> [What you should do] Go through the following data and transcribe exactly the stretch of lines from the one holding "end else if (push) begin" to the one holding "# synth_recipe.tcl (not", both included.

Top of Information

This is an optimization exercise on Yosys and OpenROAD, whose aim is small area and few clock cycles per item, not a production implementation.
Function was checked by simulation only, so behaviour that the tests miss may differ from the original.

==> design/flow/design.v <==
package cplx_pkg;
  localparam int CPLX_WIDTH      = 16;
  localparam int CPLX_NREQ       = 4;
  localparam int CPLX_FIFO_DEPTH = 4;
  localparam int CPLX_ID_W       = $clog2(CPLX_NREQ);
  localparam int CPLX_RW         = 2*CPLX_WIDTH + 1;
  typedef enum logic {
    CPLX_ADD = 1'b0,
    CPLX_MUL = 1'b1
  } cplx_op_e;
  typedef struct packed {
    logic signed [CPLX_WIDTH-1:0] re;
    logic signed [CPLX_WIDTH-1:0] im;
  } cplx_opnd_t;
  typedef struct packed {
    logic [CPLX_ID_W-1:0]      id;
    cplx_op_e                  op;
    logic signed [CPLX_RW-1:0] re;
    logic signed [CPLX_RW-1:0] im;
  } cplx_res_t;
endpackage
module cplx_alu_core
#(
  parameter int WIDTH = cplx_pkg::CPLX_WIDTH,
  parameter int IDW   = cplx_pkg::CPLX_ID_W
) (
  input  logic                    clk,
  input  logic                    rst_n,
  input  logic                    in_valid,
  input  logic [IDW-1:0]          in_id,
  input  cplx_pkg::cplx_op_e                in_op,
  input  logic signed [WIDTH-1:0] in_a_re,
  input  logic signed [WIDTH-1:0] in_a_im,
  input  logic signed [WIDTH-1:0] in_b_re,
  input  logic signed [WIDTH-1:0] in_b_im,
  output logic                    out_valid,
  output logic [IDW-1:0]          out_id,
  output cplx_pkg::cplx_op_e                out_op,
  output logic signed [2*WIDTH:0] out_re,
  output logic signed [2*WIDTH:0] out_im
);
  localparam int RW = 2*WIDTH + 1;
  logic                    s1_valid_q, s1_valid_d;
  logic [IDW-1:0]          s1_id_q, s1_id_d;
  cplx_pkg::cplx_op_e                s1_op_q, s1_op_d;
  logic signed [WIDTH-1:0] s1_a_re_q, s1_a_re_d, s1_a_im_q, s1_a_im_d;
  logic signed [WIDTH-1:0] s1_b_re_q, s1_b_re_d, s1_b_im_q, s1_b_im_d;
  logic                    s2_valid_q, s2_valid_d;
  logic [IDW-1:0]          s2_id_q, s2_id_d;
  cplx_pkg::cplx_op_e                s2_op_q, s2_op_d;
  logic signed [RW-1:0]    s2_re_q, s2_re_d, s2_im_q, s2_im_d;
  logic signed [RW-1:0]    ar, ai, br, bi;
  always_comb begin
    s1_valid_d = in_valid;
    s1_id_d    = s1_id_q;
    s1_op_d    = s1_op_q;
    s1_a_re_d  = s1_a_re_q;
    s1_a_im_d  = s1_a_im_q;
    s1_b_re_d  = s1_b_re_q;
    s1_b_im_d  = s1_b_im_q;
    if (in_valid) begin
      s1_id_d   = in_id;
      s1_op_d   = in_op;
      s1_a_re_d = in_a_re;
      s1_a_im_d = in_a_im;
      s1_b_re_d = in_b_re;
      s1_b_im_d = in_b_im;
    end
    ar = {{(RW-WIDTH){s1_a_re_q[WIDTH-1]}}, s1_a_re_q};
    ai = {{(RW-WIDTH){s1_a_im_q[WIDTH-1]}}, s1_a_im_q};
    br = {{(RW-WIDTH){s1_b_re_q[WIDTH-1]}}, s1_b_re_q};
    bi = {{(RW-WIDTH){s1_b_im_q[WIDTH-1]}}, s1_b_im_q};
    s2_valid_d = s1_valid_q;
    s2_id_d    = s2_id_q;
    s2_op_d    = s2_op_q;
    s2_re_d    = s2_re_q;
    s2_im_d    = s2_im_q;
    if (s1_valid_q) begin
      s2_id_d = s1_id_q;
      s2_op_d = s1_op_q;
      if (s1_op_q == cplx_pkg::CPLX_MUL) begin
        s2_re_d = ar * br - ai * bi;
        s2_im_d = ar * bi + ai * br;
      end else begin
        s2_re_d = ar + br;
        s2_im_d = ai + bi;
      end
    end
  end
  always_ff @(posedge clk or negedge rst_n) begin
    if (!rst_n) begin
      s1_valid_q <= 1'b0;
      s1_id_q    <= '0;
      s1_op_q    <= cplx_pkg::CPLX_ADD;
      s1_a_re_q  <= '0;
      s1_a_im_q  <= '0;
      s1_b_re_q  <= '0;
      s1_b_im_q  <= '0;
      s2_valid_q <= 1'b0;
      s2_id_q    <= '0;
      s2_op_q    <= cplx_pkg::CPLX_ADD;
      s2_re_q    <= '0;
      s2_im_q    <= '0;
    end else begin
      s1_valid_q <= s1_valid_d;
      s1_id_q    <= s1_id_d;
      s1_op_q    <= s1_op_d;
      s1_a_re_q  <= s1_a_re_d;
      s1_a_im_q  <= s1_a_im_d;
      s1_b_re_q  <= s1_b_re_d;
      s1_b_im_q  <= s1_b_im_d;
      s2_valid_q <= s2_valid_d;
      s2_id_q    <= s2_id_d;
      s2_op_q    <= s2_op_d;
      s2_re_q    <= s2_re_d;
      s2_im_q    <= s2_im_d;
    end
  end
  assign out_valid = s2_valid_q;
  assign out_id    = s2_id_q;
  assign out_op    = s2_op_q;
  assign out_re    = s2_re_q;
  assign out_im    = s2_im_q;
endmodule
module cplx_alu_sched
#(
  parameter int WIDTH      = cplx_pkg::CPLX_WIDTH,
  parameter int NREQ       = cplx_pkg::CPLX_NREQ,
  parameter int FIFO_DEPTH = cplx_pkg::CPLX_FIFO_DEPTH
) (
  input  logic                              clk,
  input  logic                              rst_n,
  input  logic [NREQ-1:0]                   req_valid,
  output logic [NREQ-1:0]                   req_ready,
  input  logic [NREQ-1:0]                   req_op,
  input  logic [NREQ-1:0][WIDTH-1:0]        req_a_re,
  input  logic [NREQ-1:0][WIDTH-1:0]        req_a_im,
  input  logic [NREQ-1:0][WIDTH-1:0]        req_b_re,
  input  logic [NREQ-1:0][WIDTH-1:0]        req_b_im,
  output logic                              rsp_valid,
  input  logic                              rsp_ready,
  output logic [$clog2(NREQ)-1:0]           rsp_id,
  output logic                              rsp_op,
  output logic signed [2*WIDTH:0]           rsp_re,
  output logic signed [2*WIDTH:0]           rsp_im,
  output logic                              busy
);
  localparam int IDW = $clog2(NREQ);
  localparam int RW  = 2*WIDTH + 1;
  localparam int AW  = $clog2(FIFO_DEPTH);
  localparam int CW  = $clog2(FIFO_DEPTH + 1);
  localparam logic [CW-1:0] DEPTH_C = CW'(FIFO_DEPTH);
  localparam int EW  = IDW + 1 + 2*RW;
  logic [IDW-1:0] ptr_q, ptr_d;
  logic [CW-1:0]  cnt_q, cnt_d;
  logic [CW-1:0]  fill_q, fill_d;
  logic [AW-1:0]  wr_ptr_q, wr_ptr_d, rd_ptr_q, rd_ptr_d;
  logic [EW-1:0]  mem_q [FIFO_DEPTH];
  logic [EW-1:0]  head;
  logic           issue_ok, gnt_found, issue, push, pop;
  logic [IDW-1:0] gnt_idx, cand_idx;
  logic                 core_valid;
  logic [IDW-1:0]       core_id;
  cplx_pkg::cplx_op_e             core_op;
  logic signed [RW-1:0] core_re, core_im;
  assign issue_ok = (cnt_q < DEPTH_C);
  always_comb begin
    gnt_found = 1'b0;
    gnt_idx   = '0;
    for (int i = 1; i <= NREQ; i++) begin
      cand_idx = IDW'((int'(ptr_q) + i) % NREQ);
      if (!gnt_found && req_valid[cand_idx]) begin
        gnt_found = 1'b1;
        gnt_idx   = cand_idx;
      end
    end
    issue     = gnt_found && issue_ok && rst_n;
    req_ready = '0;
    if (issue) req_ready[gnt_idx] = 1'b1;
    ptr_d = ptr_q;
    if (issue) ptr_d = gnt_idx;
  end
  cplx_alu_core #(
    .WIDTH (WIDTH),
    .IDW   (IDW)
  ) u_core (
    .clk       (clk),
    .rst_n     (rst_n),
    .in_valid  (issue),
    .in_id     (gnt_idx),
    .in_op     (req_op[gnt_idx]),
    .in_a_re   (req_a_re[gnt_idx]),
    .in_a_im   (req_a_im[gnt_idx]),
    .in_b_re   (req_b_re[gnt_idx]),
    .in_b_im   (req_b_im[gnt_idx]),
    .out_valid (core_valid),
    .out_id    (core_id),
    .out_op    (core_op),
    .out_re    (core_re),
    .out_im    (core_im)
  );
  always_comb begin
    push     = core_valid;
    pop      = rsp_valid & rsp_ready;
    wr_ptr_d = wr_ptr_q;
    rd_ptr_d = rd_ptr_q;
    if (push) wr_ptr_d = wr_ptr_q + AW'(1);
    if (pop) rd_ptr_d = rd_ptr_q + AW'(1);
    fill_d = fill_q + CW'(push) - CW'(pop);
    cnt_d  = cnt_q + CW'(issue) - CW'(pop);
  end
  always_ff @(posedge clk or negedge rst_n) begin
    if (!rst_n) begin
      ptr_q    <= IDW'(NREQ - 1);
      cnt_q    <= '0;
      fill_q   <= '0;
      wr_ptr_q <= '0;
      rd_ptr_q <= '0;
    end else begin
      ptr_q    <= ptr_d;
      cnt_q    <= cnt_d;
      fill_q   <= fill_d;
      wr_ptr_q <= wr_ptr_d;
      rd_ptr_q <= rd_ptr_d;
    end
  end
  always_ff @(posedge clk or negedge rst_n) begin
    if (!rst_n) begin
      for (int i = 0; i < FIFO_DEPTH; i++) mem_q[i] <= '0;
    end else if (push) begin
      mem_q[wr_ptr_q] <= {core_id, core_op, core_re, core_im};
    end
  end
  assign head      = mem_q[rd_ptr_q];
  assign rsp_valid = (fill_q != '0);
  assign rsp_id    = head[EW-1 -: IDW];
  assign rsp_op    = head[2*RW];
  assign rsp_re    = head[2*RW-1 -: RW];
  assign rsp_im    = head[RW-1:0];
  assign busy      = (cnt_q != '0);
endmodule
==> design/flow/run.sh <==
#!/bin/bash
# synth_recipe.tcl (not shown) runs the flow's synth.tcl, then flattens the netlist and writes it again
# the make line also repeats each setting of config.mk as NAME=value (left out here)
make -C /OpenROAD-flow-scripts/flow DESIGN_CONFIG=/design/flow/config.mk WORK_HOME=/design/flow/orfs CLKGATE_MAP_FILE= SYNTH_SCRIPT=/design/flow/synth_recipe.tcl finish
==> design/flow/config.mk <==
export PLATFORM = sky130hd
export DESIGN_NAME = cplx_alu_sched
export DESIGN_NICKNAME = cplx_alu_sched
export VERILOG_FILES = /design/flow/design.v
export SDC_FILE = /design/flow/constraint.sdc
export NUM_CORES = 4
export LEC_CHECK = 0
export CAP_MARGIN = 20
export CORE_MARGIN = 2
export CORE_UTILIZATION = 40
export SLEW_MARGIN = 20
==> design/flow/constraint.sdc <==
create_clock -name core_clock -period 10.0 [get_ports {clk}]
set_input_delay 2.0000 -clock core_clock [delete_from_list [all_inputs] [get_ports {clk}]]
set_output_delay 2.0000 -clock core_clock [all_outputs]
set_load 0.01 [all_outputs]
==> notes.md <==
-- per-stage QoR --
stage               cell area [um^2]  std cells  setup WS, ns
floorplan                      63500       6893          2.34
global placement               69300       9097          1.16
detailed placement             69300       9097          1.13
CTS                            71000       9189          1.01
global route                   71000       9189         0.452
finish                         71000       9192         0.667
-- worst max path at each step --
stage          slack, ns                  to  cells past startpoint            startpoint
2_1_floorplan       2.34  u_core.s2_re_q[31]                     29   u_core.s1_b_im_q[1]
3_3_place_gp        1.16  u_core.s2_re_q[31]                     25  u_core.s1_a_im_q[10]
3_5_place_dp        1.13  u_core.s2_re_q[31]                     25  u_core.s1_a_im_q[10]
4_1_cts             1.01  u_core.s2_re_q[31]                     25  u_core.s1_a_im_q[10]
5_1_grt             0.45  u_core.s2_re_q[31]                     24   u_core.s1_b_im_q[2]
6_report            0.67  u_core.s2_re_q[31]                     25  u_core.s1_a_im_q[10]
-- flip-flops by register name, summed over array words and instances, names as in the netlist --
signal and flops:
u_core.s1_b_im_q 16, u_core.s1_b_re_q 16, u_core.s1_a_im_q 16, u_core.s2_op_q 1, u_core.s2_valid_q 1, fill_q 3
u_core.s2_re_q 33, u_core.s1_id_q 2, u_core.s2_id_q 2, cnt_q 3, u_core.s1_op_q 1, wr_ptr_q 2
u_core.s1_valid_q 1, mem_q 276, ptr_q 2, rd_ptr_q 2, u_core.s1_a_re_q 16, u_core.s2_im_q 33
-- layout make-up --
cell class	instances	share of cell area, %
diodes	3	0.0106
well taps	2072	3.65
clock inverters	20	0.338
multi-input cells	4816	65.7
repair buffers	481	6.31
flip-flops and latches	426	15.0
clock buffers	72	2.03
inverters	1302	6.88
-- worst max-delay path: stages, from the launching register on --
cell	delay (ns)
dfrtp_1	0.95
buf_4	0.37
ha_1	0.45
fa_1	0.51
fa_1	0.59
fa_1	0.45
fa_1	0.46
fa_1	0.49
inv_1	0.05
fa_1	0.47
inv_1	0.04
ha_1	0.39
a21o_1	0.22
a21o_1	0.21
a221o_1	0.29
a21oi_1	0.33
o21ai_0	0.22
a211oi_2	0.33
o31ai_1	0.18
a21oi_1	0.20
xor2_1	0.84
ha_1	0.42
nand4_1	0.12
o21ai_1	0.17
mux2_2	0.35
nand3_1	0.08
-- cells by family after synthesis --
group / count (synthesis) / synth area share (%)
and+or+nand+nor: 1958 / 14.4
buffers and inverters: 1651 / 9.78
adders and majority gates: 1492 / 41.9
AOI/OAI and AO/OA: 840 / 8.74
DFF: 426 / 16.8
muxes: 326 / 5.63
xor gates and xnor gates: 200 / 2.76
-- placed cells by master (no fill, tap or decap), types with 8 or more instances in the layout --
| cell type | synthesis | final |
|---|---|---|
| o31ai_1 | 12 | 12 |
| inv_1 | 1302 | 1302 |
| a21boi_0 | 8 | 8 |
| xor2_1 | 61 | 61 |
| and2_1 | 477 | 477 |
| clkbuf_1 | 308 | 10 |
| nor2b_1 | 37 | 37 |
| clkdlybuf4s50_1 | 0 | 340 |
| nand2b_1 | 46 | 46 |
| nand3_1 | 95 | 95 |
| dfrtp_1 | 424 | 417 |
| fa_1 | 1054 | 1054 |
| o21bai_1 | 22 | 22 |
| mux2i_1 | 77 | 77 |
| nand4_1 | 9 | 9 |
| ha_1 | 438 | 434 |
| o21ai_1 | 13 | 13 |
| clkbuf_16 | 0 | 49 |
| mux2_2 | 249 | 249 |
| nor3_1 | 45 | 44 |
| a21oi_1 | 197 | 196 |
| nor2_1 | 222 | 222 |
| a21o_1 | 76 | 75 |
| or3_1 | 14 | 14 |
| o21ai_0 | 253 | 253 |
| xnor2_1 | 139 | 139 |
| o21a_1 | 35 | 35 |
| a31oi_1 | 19 | 19 |
| a31o_2 | 10 | 10 |
| nand2_1 | 967 | 963 |
| o22ai_1 | 10 | 10 |
| buf_4 | 1 | 138 |
| clkbuf_8 | 0 | 13 |
| o211ai_1 | 14 | 14 |
| and3_1 | 17 | 17 |
| a211oi_1 | 16 | 16 |
| a222oi_1 | 69 | 69 |
-- synth_stat cells (37+ instances only) --
master,instances,share of area (%)
mux2i_1,77,1.2
a21o_1,76,0.90
o21ai_0,253,2.0
nor2b_1,37,0.36
nand2b_1,46,0.45
dfrtp_1,424,17
a21oi_1,197,1.6
nand3_1,95,0.75
clkbuf_1,308,1.8
ha_1,438,8.6
and2_1,477,4.7
nor3_1,45,0.35
inv_1,1302,7.7
xor2_1,61,0.84
mux2_2,249,4.4
fa_1,1054,33
a222oi_1,69,1.1
xnor2_1,139,1.9
nand2_1,967,5.7
nor2_1,222,1.3
buf_1,38,0.22
-- metal layers --
metal  vias to the layer above  track usage, %  routed length [um]
met4                         4            7.27                6130
met1                     24400            32.7               82400
met2                      1608            38.3               87100
met5                         -               0                  24
met3                       273            6.07               16200
li1                      21900               -                   -
==> metrics.yaml <==
status:
  outcome: "no timing/DRC/antenna violations"
finish:
  fill_cells: 15300
  utilization_pct: 44.9
  multiInputGateArea_um2: 46700
  regArea_um2: 10700
  final_nets: 8835
  areaGrowthSynthToFinish_pct: 11.9
  drive_gt1_share_pct: 7.48
clock_tree:
  cts.sinks: 426
  path_clk_slew_ns: 0.06
  cts_max_path_buffers: 3
  post_cts_buffers: 0
  htreeDepth: 2
  insertion_delay_ns: 0.68
  cts.repair.resized: 0
  clock-root-buffer: "clkbuf_16"
  hold_buffers: 0
  cts_inserted_buffers: 49
  cts_tree: "yes"
yosys:
  syn_inst: 6893
  synth_async_sr_flop_share_pct: 100
  yosysWarnings: 3
  synthesis.nets: 8652
  synth.avg_cell_area_um2: 9.21
  ys_types: 85
  seq_area_frac_synth_pct: 16.8
  synth_seq_cells: 426
  syn-cell-area_um2: 63500
  synth_edf_count: 0
  synth_flop_cell: "dfrtp_1"
die:
  row_count: 146
  io_pins: 342
  start_util_pct: 40.2
  core-area_um2: 158000
  die_x_um: 402
  fp.dieH_um: 402
  die-area_um2: 162000
worst_setup_path:
  timing.rr.end: "u_core.s2_re_q[31]"
  r2r_setup_slack_ns: 0.67
  worstPathArrival_ns: 9.90
  start_kind: "flip-flop"
  r2r_cells: 25
  cp-end-kind: "flip-flop"
  criticalPathCategory: "reg2reg"
  required_ns: 10.56
  regToRegStartpoint: "u_core.s1_a_im_q[10]"
  path_max_fanout: 13
sta:
  max_clock_freq_ghz: 0.107
  holdWs_ns: 0.478
  finalSetupViolCount: 0
  skew_ns: 0.0861
  fin_setup_tns_ns: 0
  fin_crit_ns: 9.33
  hold_violations: 0
  min_period_over_period_pct: 93.3
  rsz0062_at_grt: "false"
  relSlewSlack_pct: 18.9
  worst_pin_slew_ns: 1.21
  drv_slew: 0
routing:
  drc_errors: 0
  drt_iter0_markers: 3659
  drt-wirelength-per-cell_um: 20.9
  antenna_left: 0
  via_count: 48200
  drtPass1Iterations: 7
  via_per_inst: 5.24
  drt-total-wl_mm: 192
global_route:
  grt_usage_pct: 24.2
  grt_pass1_vias: 51200
  grt_pass1_wl_mm: 300
  grt_max_degree: 87
  antenna_found_initial: 13
  gr-total-overflow: 0
min_path:
  hold_path_class: "reg2reg"
  hold_end: "mem_q[0][14]"
  min_from: "mem_q[0][14]"
  holdPathStages: 2
flow_run:
  maxCapViolCount: 0
place:
  port_buffers: 341
  gp_congestion: 0.954
  dp_hpwl_mm: 153
Testbench counts, summed over its fixed seeds: cycles 3,681, items 3,200.

[static timing again, ports no longer ideal]
The results above use ideal ports. As a check the final layout listed here was re-extracted and re-timed, cells and wires unchanged. Step 1: set_driving_cell puts a clkbuf_16 on clk and a buf_2 on each other input, an assumption about the parent block. Step 2 times the ports against the registers' clock, not the clock port: input delays grow and output delays shrink by t, the midpoint of the rising clock arrivals with the driver on. Slacks: ideal ports / drivers / drivers and shift; pairs: ideal ports / drivers.
t, ns: 0.718
setup WS [ns]: 0.667 / 0.667 / 0.667
worst setup path after step 2: register to register
slew at the worst register clock pin (ns): 0.07 / 0.07
After both steps this run still meets setup and hold. For this run, drivers alone change the setup slack by 0.000 ns; drivers and shift together by 0.000 ns.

Bottom of Information

> [Exercise answer]
    end else if (push) begin
      mem_q[wr_ptr_q] <= {core_id, core_op, core_re, core_im};
    end
  end
  assign head      = mem_q[rd_ptr_q];
  assign rsp_valid = (fill_q != '0);
  assign rsp_id    = head[EW-1 -: IDW];
  assign rsp_op    = head[2*RW];
  assign rsp_re    = head[2*RW-1 -: RW];
  assign rsp_im    = head[RW-1:0];
  assign busy      = (cnt_q != '0);
endmodule
==> design/flow/run.sh <==
#!/bin/bash
# synth_recipe.tcl (not shown) runs the flow's synth.tcl, then flattens the netlist and writes it again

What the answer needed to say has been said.